- What needs to be done: Please copy out the entries until you have copied the line that contains "export CTS_BUF_LIST = sky130_fd_sc_hd__clkbuf_8", beginning with the first line.
------------------------------------
[config.mk]
export PLATFORM = sky130hd
export DESIGN_NAME = icache_inval_ctrl
export DESIGN_NICKNAME = d
export VERILOG_FILES = /design/src/rtl/icache_inval_ctrl.sv
export SDC_FILE = /design/constraint.sdc
export NUM_CORES = 1
export LEC_CHECK = 0
export ABC_AREA = 1
export BUFFER_PORTS_ARGS = -buffer_cell sky130_fd_sc_hd__clkbuf_2
export CORE_AREA = 2 2 39 41
export CTS_BUF_LIST = sky130_fd_sc_hd__clkbuf_8
export DETAILED_ROUTE_END_ITERATION = 8
export DIE_AREA = 0 0 41 43
export GPL_ROUTABILITY_DRIVEN = 0
export GPL_TIMING_DRIVEN = 0
export MAX_ROUTING_LAYER = met4
export PLACE_DENSITY_LB_ADDON = 0.3
export SETUP_SLACK_MARGIN = 0.2
export SLEW_MARGIN = 15
export SYNTH_ARGS = -nofsm -noshare
export SYNTH_HDL_FRONTEND = slang
export SYNTH_SLANG_ARGS = --single-unit
export TNS_END_PERCENT = 5
[constraint.sdc]
create_clock -name clk_i -period 1.5 [get_ports clk_i]
set_input_delay 0.075 -clock clk_i [delete_from_list [all_inputs] [get_ports clk_i]]
set_output_delay 0.075 -clock clk_i [all_outputs]
set_load 0.01 [all_outputs]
------------------------------------
- Response for this exercise:
[config.mk]
export PLATFORM = sky130hd
export DESIGN_NAME = icache_inval_ctrl
export DESIGN_NICKNAME = d
export VERILOG_FILES = /design/src/rtl/icache_inval_ctrl.sv
export SDC_FILE = /design/constraint.sdc
export NUM_CORES = 1
export LEC_CHECK = 0
export ABC_AREA = 1
export BUFFER_PORTS_ARGS = -buffer_cell sky130_fd_sc_hd__clkbuf_2
export CORE_AREA = 2 2 39 41
export CTS_BUF_LIST = sky130_fd_sc_hd__clkbuf_8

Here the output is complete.